Henry let what Jack was suggesting sink in and nodded his head to Jack at the rightness of his thought.

"I think we should meet on the corner though," said Jack. "It will make us less conspicuous than meeting at the end of my driveway." He had a good point. It would be more difficult to figure out who the three figures were if they weren't associated with any particular place.

"Okay," said Kevin as he reluctantly resigned himself to the fact that they might be going inside 327.

Sunday night was as good a night as any to break into 327. There was work and school the next day so the amount of people milling about on the sidewalks of the neighborhood was bound to be less than if it was Saturday night. They would have to sneak out of their houses. That would probably be harder than getting into 327.

Sunday night. Henry had no problem getting out of his house. His parents typically took sleeping pills before bed, so they were dead to the world by the time 11pm rolled around. Kevin and Jack had a different path to navigate. Kevin’s dad was a light sleeper and tended to wake at the slightest sound that wasn’t part of the normal night sounds of Westshire Street. Jack’s mother liked to watch television until she fell asleep on the sofa. She wasn’t necessarily a light sleeper, but there was a chance that she might still be awake at 11pm.

Kevin slowly eased his way down the hallway, away from his parent’s bedroom, toward the kitchen. He left the sliding door unlocked before bed. He slid the door open with little effort. He had made the right choice of exits. The door made no sound. At the same time, Jack walked down his own hallway toward the sound of the television and right into his mother’s path. He breathed a sigh of relief when he noticed that she was indeed asleep. He slipped right past her and out the back door.

Henry was already waiting for the two of them on the corner when they arrived.

“Took you guys long enough,” he said.

“Sorry, not all of us have parents that take sleeping pills,” replied Jack with an edge of humorous sarcasm to his voice.

“I can get ‘em some if you want,” replied Henry. “You could just crumble ‘em up and slip the powder in their food or whatever.” He was joking, but also sincere. He would do it if they asked him. The ease at which Henry made this comment resembled the ease at which he approached life. He didn’t seem to let anything get him down or catch him off guard.

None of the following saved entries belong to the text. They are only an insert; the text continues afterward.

--- config.mk ---
export PLATFORM = sky130hd
export DESIGN_NAME = svpm_duty
export DESIGN_NICKNAME = d
export VERILOG_FILES = /design/src/assert_macros.svh /design/src/svpm_pkg.sv /design/src/svpm_duty.sv
export SDC_FILE = /design/constraint.sdc
export NUM_CORES = 2
export LEC_CHECK = 0
export CELL_PAD_IN_SITES_DETAIL_PLACEMENT = 2
export CELL_PAD_IN_SITES_GLOBAL_PLACEMENT = 2
export CORE_MARGIN = 8
export CORE_UTILIZATION = 43
export CTS_CLUSTER_DIAMETER = 80
export DETAILED_ROUTE_END_ITERATION = 16
export DONT_BUFFER_PORTS = 1
export PLACE_DENSITY = 0.85
export SLEW_MARGIN = 20
export SYNTH_ARGS = -nofsm -noshare
export SYNTH_HDL_FRONTEND = slang
export SYNTH_SLANG_ARGS = --single-unit
--- constraint.sdc ---
create_clock -name clk -period 8.8 [get_ports clk]
set_input_delay 1.76 -clock clk [delete_from_list [all_inputs] [get_ports clk]]
set_output_delay 1.76 -clock clk [all_outputs]
set_load 0.05 [all_outputs]
--- src/assert_macros.svh ---
`ifndef ASSERT_MACROS_SVH
`define ASSERT_MACROS_SVH

// Clocked assertion macros; each use stands on a line of its own.
`ifndef SYNTHESIS

// Check prop at every rising edge outside reset.
`define ASSERT_CLK(label, clk, rst_n, prop, msg) \
  label: assert property (@(posedge clk) disable iff (!rst_n) (prop)) else $error(msg);

// Check that expr holds in the cycle after cond.
`define ASSERT_NEXT(label, clk, rst_n, cond, expr, msg) \
  label: assert property (@(posedge clk) disable iff (!rst_n) (cond) |=> (expr)) else $error(msg);

`else

`define ASSERT_CLK(label, clk, rst_n, prop, msg)
`define ASSERT_NEXT(label, clk, rst_n, cond, expr, msg)

`endif

`endif

--- src/svpm_pkg.sv ---
package svpm_pkg;

  localparam int VOLT_WIDTH = 16;
  localparam int FRAC_BITS  = 14;

  // Divider: quotient holds values up to 2^(FRAC_BITS+2)-1, larger ones flag overflow
  localparam int QUOT_W     = FRAC_BITS + 2;
  localparam int NUM_W      = VOLT_WIDTH + FRAC_BITS;
  localparam int CMP_W      = VOLT_WIDTH + QUOT_W;
  localparam int DIV_BITS   = 2;
  localparam int DIV_STAGES = (QUOT_W + DIV_BITS - 1) / DIV_BITS;

  // Normalized magnitude and saturation limits
  localparam int NORM_W = FRAC_BITS + 2;
  localparam logic [NORM_W-1:0] LIM_NEG = NORM_W'(1) << (FRAC_BITS + 1);
  localparam logic [NORM_W-1:0] LIM_POS = LIM_NEG - NORM_W'(1);

  // sqrt(3) in Q30
  localparam int SQRT3_W    = 31;
  localparam int SQRT3_FRAC = 30;
  localparam logic [SQRT3_W-1:0] SQRT3_Q30 = SQRT3_W'(1859775393);
  localparam int PROD_W     = NORM_W + SQRT3_W;

  // Doubled phase voltages and duty intermediates
  localparam int X_W   = FRAC_BITS + 4;
  localparam int D_W   = FRAC_BITS + 7;
  localparam int DCL_W = FRAC_BITS + 4;
  localparam logic signed [D_W-1:0] DUTY_HALF = D_W'(1 <<< (FRAC_BITS + 2));
  localparam logic signed [D_W-1:0] DUTY_FULL = D_W'(1 <<< (FRAC_BITS + 3));
  localparam logic [DCL_W-1:0] DUTY_FULL_U    = DCL_W'(1) << (FRAC_BITS + 3);

  // Q1.16 duty and compare
  localparam int DUTY_FRAC  = 16;
  localparam int DUTY_W     = DUTY_FRAC + 1;
  localparam int DUTY_RSH   = (FRAC_BITS + 3 >= DUTY_FRAC) ? FRAC_BITS + 3 - DUTY_FRAC : 0;
  localparam int DUTY_LSH   = (FRAC_BITS + 3 < DUTY_FRAC) ? DUTY_FRAC - FRAC_BITS - 3 : 0;
  localparam int PERIOD_W   = 16;
  localparam int CMP_OUT_W  = 16;
  localparam int MUL_W      = DUTY_W + PERIOD_W;
  localparam logic [PERIOD_W-1:0] PERIOD_RESET = PERIOD_W'(1000);

  localparam int IN_DATA_W  = ((3 * VOLT_WIDTH + 7) / 8) * 8;
  localparam int OUT_DATA_W = ((3 * CMP_OUT_W + 7) / 8) * 8;

  typedef struct packed {
    logic              neg;
    logic              ovf;
    logic [NUM_W-1:0]  rem;
    logic [QUOT_W-1:0] q;
  } div_state_t;

  typedef struct packed {
    logic              neg;
    logic              ovf;
    logic [QUOT_W-1:0] q;
  } quot_t;

  typedef struct packed {
    logic signed [X_W-1:0] xa;
    logic signed [X_W-1:0] xb;
    logic signed [X_W-1:0] xc;
    logic signed [X_W-1:0] mx;
    logic signed [X_W-1:0] mn;
  } phase_t;

  // Split sign, scale magnitude, flag a quotient too big for QUOT_W bits
  function automatic div_state_t div_prep(input logic [VOLT_WIDTH-1:0] v,
                                          input logic [VOLT_WIDTH-1:0] d);
    div_state_t r;
    logic [VOLT_WIDTH-1:0] mag;
    r.neg = v[VOLT_WIDTH-1];
    mag   = r.neg ? (~v + 1'b1) : v;
    r.rem = NUM_W'(mag) << FRAC_BITS;
    r.ovf = (CMP_W'(r.rem) >= (CMP_W'(d) << QUOT_W));
    r.q   = '0;
    return r;
  endfunction

  // Restoring division, DIV_BITS quotient bits from the top down
  function automatic div_state_t div_iter(input div_state_t st,
                                          input logic [VOLT_WIDTH-1:0] d,
                                          input int stg);
    div_state_t r;
    logic [CMP_W-1:0] sh;
    int idx;
    r = st;
    for (int k = 0; k < DIV_BITS; k++) begin
      idx = QUOT_W - 1 - stg * DIV_BITS - k;
      if (idx >= 0) begin
        sh = CMP_W'(d) << idx;
        if (CMP_W'(r.rem) >= sh) begin
          r.rem = r.rem - NUM_W'(sh);
          r.q   = {r.q[QUOT_W-2:0], 1'b1};
        end else begin
          r.q   = {r.q[QUOT_W-2:0], 1'b0};
        end
      end
    end
    return r;
  endfunction

  function automatic logic [NORM_W-1:0] sat_mag(input quot_t qt);
    logic [NORM_W-1:0] lim;
    lim = qt.neg ? LIM_NEG : LIM_POS;
    return (qt.ovf || (NORM_W'(qt.q) > lim)) ? lim : NORM_W'(qt.q);
  endfunction

  // Duty in units of 2^-(FRAC_BITS+3), clamped to [0,1], then moved to Q1.16
  function automatic logic [DUTY_W-1:0] duty_of(input logic signed [X_W-1:0] x,
                                                input logic signed [X_W-1:0] mx,
                                                input logic signed [X_W-1:0] mn);
    logic signed [D_W-1:0] d;
    logic [DCL_W-1:0] dcl;
    logic [63:0] w;
    d = DUTY_HALF + (D_W'(x) <<< 1) - D_W'(mx) - D_W'(mn);
    priority if (d < 0) begin
      dcl = '0;
    end else if (d > DUTY_FULL) begin
      dcl = DUTY_FULL_U;
    end else begin
      dcl = DCL_W'(d);
    end
    w = (64'(dcl) >> DUTY_RSH) << DUTY_LSH;
    return DUTY_W'(w);
  endfunction

endpackage

--- src/svpm_duty.sv ---
module svpm_duty (
  input  logic                            clk,
  input  logic                            rst_n,
  input  logic                            in_valid,
  output logic                            in_ready,
  input  svpm_pkg::phase_t                ph,
  input  logic [svpm_pkg::PERIOD_W-1:0]   timer_period,
  output logic                            out_valid,
  input  logic                            out_ready,
  output logic [svpm_pkg::CMP_OUT_W-1:0]  compare_a,
  output logic [svpm_pkg::CMP_OUT_W-1:0]  compare_b,
  output logic [svpm_pkg::CMP_OUT_W-1:0]  compare_c
);
  import svpm_pkg::*;

  localparam int NS = 2;

  logic [NS-1:0] vld_r, vld_nxt, vld_in;
  logic [NS:0]   adv;

  logic [DUTY_W-1:0]    da_r, db_r, dc_r;
  logic [MUL_W-1:0]     pa, pb, pc;
  logic [CMP_OUT_W-1:0] ca_r, cb_r, cc_r;

  always_comb begin
    adv[NS] = out_ready;
    for (int s = NS - 1; s >= 0; s--) begin
      adv[s] = !vld_r[s] || adv[s+1];
    end
    vld_in = {vld_r[NS-2:0], in_valid};
    for (int s = 0; s < NS; s++) begin
      vld_nxt[s] = adv[s] ? vld_in[s] : vld_r[s];
    end
  end

  assign in_ready = adv[0];

  assign pa = MUL_W'(da_r) * MUL_W'(timer_period);
  assign pb = MUL_W'(db_r) * MUL_W'(timer_period);
  assign pc = MUL_W'(dc_r) * MUL_W'(timer_period);

  always_ff @(posedge clk) begin
    if (!rst_n) begin
      vld_r <= '0;
    end else begin
      vld_r <= vld_nxt;
    end
  end

  always_ff @(posedge clk) begin
    if (adv[0]) begin
      da_r <= duty_of(ph.xa, ph.mx, ph.mn);
      db_r <= duty_of(ph.xb, ph.mx, ph.mn);
      dc_r <= duty_of(ph.xc, ph.mx, ph.mn);
    end
    if (adv[1]) begin
      ca_r <= pa[DUTY_FRAC +: CMP_OUT_W];
      cb_r <= pb[DUTY_FRAC +: CMP_OUT_W];
      cc_r <= pc[DUTY_FRAC +: CMP_OUT_W];
    end
  end

  assign out_valid = vld_r[NS-1];
  assign compare_a = ca_r;
  assign compare_b = cb_r;
  assign compare_c = cc_r;

endmodule

==> results.txt <==
Status = completed
DRC viols = 0
Final setup fails = 0
Post-Synth Simple-Gate Area = 16.46%
TritonCTS clock tree = built
Synth Area in Compound Gates = 6.301%
Core ar. = 77080 sq um
WL final = 114.8 mm
Final GP Congestion = 0.8568
Number of buffers created by CTS = 9
Period Utilization, post-route = 88.32%
Largest net degree at the start of global routing = 53
PostCTS Resize Cnt = 0
Port bufs = 0
M2 GR Usage = 51.01%
FF/Latch Area = 3013 sq um
Ranking of synthesized cells by area = fa_1 41%, ha_1 15%, edfxtp_1 8.9%, inv_1 8.6%, and2_1 7.2%
Mux cell area share after synthesis = 0.06008%
Die Span Y = 294.4 um
Hold_ws = 551.5 ps
Area delta synth->final = 3.428%
Routed WL per cell = 25.50 um
Initial antenna violation count = 0
Worst min-delay path class = flop to flop
Post-layout min period = 7772 ps
Final Slew Violations = 0
Worst vdd ir = 0.1141 mV
Die area = 86650 sq um
Fraction of registers with async set/reset = 0%
Post-DP HPWL = 92.10 mm
Fmax = 128.7 MHz
Post-synth top area cell = fa_1
Pre-CTS WS = 651.6 ps
GRT met3 Usage = 3.689%
CTS hold repair buffers = 0
Seq cells post-synth = 101
Yosys top cell area share = 40.56%
YS warnings = 0
Prevailing post-synth register cell = edfxtp_1
Post-Syn Area = 33320 sq um
Row count = 102
Setup CP Type = input pin to flop
Overflow after GRT = 0
Die W = 294.4 um
Vias in the first global route = 31620
CTS H-tree lvls = 3
Post-Syn Instances = 3573
Nets@finish = 4640
# fillers = 8413
Post-CTS Setup Bufs = 0
Grt peak-use layer = met2
Final hold violation count = 0
Final clock skew = 19.73 ps
CTS Buffer Depth = 2
Post-Layout Cell Count = 4501
Tot GR Track Use = 27.08%
CP max FO = 51
Global-route wire length before repair = 180.4 mm
Setup ws final = 1028 ps
Setup crit end kind = flop
Slew headroom = 28.42%
P per Cell Area = 190.7 nW/um^2
Unique masters post-synth = 82
Worst-skew pair later-pin latency = 410 ps
RSZ-0062 raised after global routing = no
Critical path arrival = 7910 ps
Startpoint Class = input pin
Crit path required time = 8940 ps
Main combinational cell family by area after synthesis = adder cells
P_leak = 0.01753 uW
Xor-xnor portion of the synthesized cell area = 2.257%
TritonCTS sink count = 101
Net Count, Synth = 4760
Starting Density = 43.22%
Setup TNS = 0 ps
Vias = 25110
Maxcap violations = 0
GR Layer Usage met1 = 29.78%
Clock transition at path regs = 100 ps
DRT iter0 DRCs = 1086
Layout cells sized above 1 = 1.793%
Root buffer cell = clkbuf_16
Cell count after placement = 4481
Measured slew at the worst slew-check pin = 1074 ps
Antenna Nets Post-Route = 0
First-pass DRT Iterations = 5
# IOs = 160
Syn Area/Cell = 9.325 sq um
Post-synthesis sequential area ratio = 9.042%
Post-synth EDFFs = 99
Worst R2R Path Depth = 18
Cells on Worst Hold Path = 1
Synth Area in Adders = 55.65%
Via density = 5.578
Multi-input gate area = 26910 sq um
## critical path: stages
cell and delay, ps:
and2_1 160, fa_1 550, inv_1 60, fa_1 500, inv_1 60, fa_1 510, fa_1 520, fa_1 500
inv_1 60, fa_1 500, inv_1 50, ha_1 380, a2111oi_0 650, nor3_1 140, o41a_1 530, a21bo_2 310
o21ai_1 300, a21boi_0 170, xor2_1 180
## final cells by class
| type | instances | share of cell area [%] |
|---|---|---|
| multi-input cells | 2566 | 78.08 |
| flip-flops and latches | 101 | 8.743 |
| inverters | 763 | 8.311 |
| well taps | 1040 | 3.776 |
| clock buffers | 10 | 0.6644 |
| repair buffers | 12 | 0.2541 |
| clock inverters | 6 | 0.1525 |
| diodes | 3 | 0.02178 |
## synth_stat cells (12+ instances only)
library cell	instances
o21a_1	15
xor2_1	29
ha_1	402
nand4_1	17
and2_1	382
nor3_1	31
edfxtp_1	99
nand3_1	18
clkbuf_1	137
and3_1	12
nand2_1	482
a211oi_1	24
inv_1	763
o21ai_0	57
a21oi_1	58
nor2_1	79
nor3b_1	12
xnor2_1	55
fa_1	675
a21o_1	42
## sequential cells by signal (all words and copies together), names as in the netlist
register,cells
da_r,17
db_r,17
compare_b,16
compare_c,16
compare_a,16
dc_r,17
vld_r,2
## where the power goes
| part | switching, uW | internal, uW |
|---|---|---|
| clock network | 248 | 198 |
| logic | 2820 | 1910 |
| registers | 619 | 767 |
## kinds of logic (layout without fill, tap and decap cells)
logic type               Yosys count  after routing
AND/OR/NAND/NOR                 1097           1097
adder cells (fa/ha/maj)         1077           1077
buffers and inverters            906            791
AO/OA/AOI/OAI                    305            305
flip-flops                       101            101
XOR/XNOR                          85             85
multiplexers                       2              2
other                              0              3
## path summary, 6_finish.rpt
| kind | start | endpoint | slack [ps] |
|---|---|---|---|
| worst max-delay path | timer_period[4] | compare_c[10] | 1030 |
| worst min register to register | vld_r[0] | vld_r[1] | 550 |
| worst max register to register | dc_r[8] | compare_c[10] | 1310 |
| worst min-delay path | vld_r[0] | vld_r[1] | 550 |
## cells in the final DEF (no fill, tap or decap), types with 10 or more instances in the layout
master / netlist / layout
nand2_1: 482 / 481
a211oi_1: 24 / 24
o211ai_1: 11 / 11
nor2_1: 79 / 79
xor2_1: 29 / 29
o21a_1: 15 / 15
edfxtp_1: 99 / 99
xnor2_1: 55 / 55
a21o_1: 42 / 42
nand4_1: 17 / 17
nor3b_1: 12 / 12
a21oi_1: 58 / 58
nand3_1: 18 / 18
fa_1: 675 / 675
buf_4: 0 / 11
nor4_1: 10 / 10
nor3_1: 31 / 31
inv_1: 763 / 762
and3_1: 12 / 12
ha_1: 402 / 402
o21ai_0: 57 / 57
and2_1: 382 / 382
## layer usage
metal | wire, um | share of wire (%)
met1 | 42020 | 37
met2 | 61960 | 54
met3 | 5108 | 4.5
met4 | 5686 | 5.0
met5 | 0 | 0
## per-stage QoR
| step | total power [uW] | util, % | instance area [sq um] |
|---|---|---|---|
| floorplan | 4541 | - | 33320 |
| CTS | 6617 | 44.68 | 34440 |
| global placement | 5544 | 44.32 | 34160 |
| detailed placement | 6116 | 44.32 | 34160 |
| finish | 6571 | 44.71 | 34460 |
| global route | 7185 | 44.70 | 34450 |
Note: power is estimated with default switching activity, not from simulation.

“No thanks. I don’t need to be grounded until I leave for college,” replied Jack with a big grin on his face.

“No problem. You just let me know if you change your mind,” said Henry with a lighthearted air of someone with no concerns at all.

“Will do.”

“You’re awfully quiet Kevin. Everything okay buddy?” asked Henry.

“Yeah. I’m fine.” Kevin said trying to mask the apprehension in his voice. “Let’s just get going. Can we?”

“Sure.” Henry looked at Jack. “You ready?”

“As I’ll ever be.”

They started walking toward 327. There was no one on the sidewalk at that moment. They were dressed head to toe in black, walking with their heads down. Jack noticed they were walking slower than usual. They were keeping pace with each other, but whoever set the pace made sure it was a slow crawl. There was no one to point the finger at for it. He figured they were all a little nervous and trying to prolong the moment where they actually committed a felony.

When they reached the house. They stood there for a moment staring up at the empty, blank windows. There was nothing but a street light shining. The house was completely devoid of any sign of life. They crossed to the other side of the street so that they could see all the windows of the house. This way they’d be sure to see a light in any of them.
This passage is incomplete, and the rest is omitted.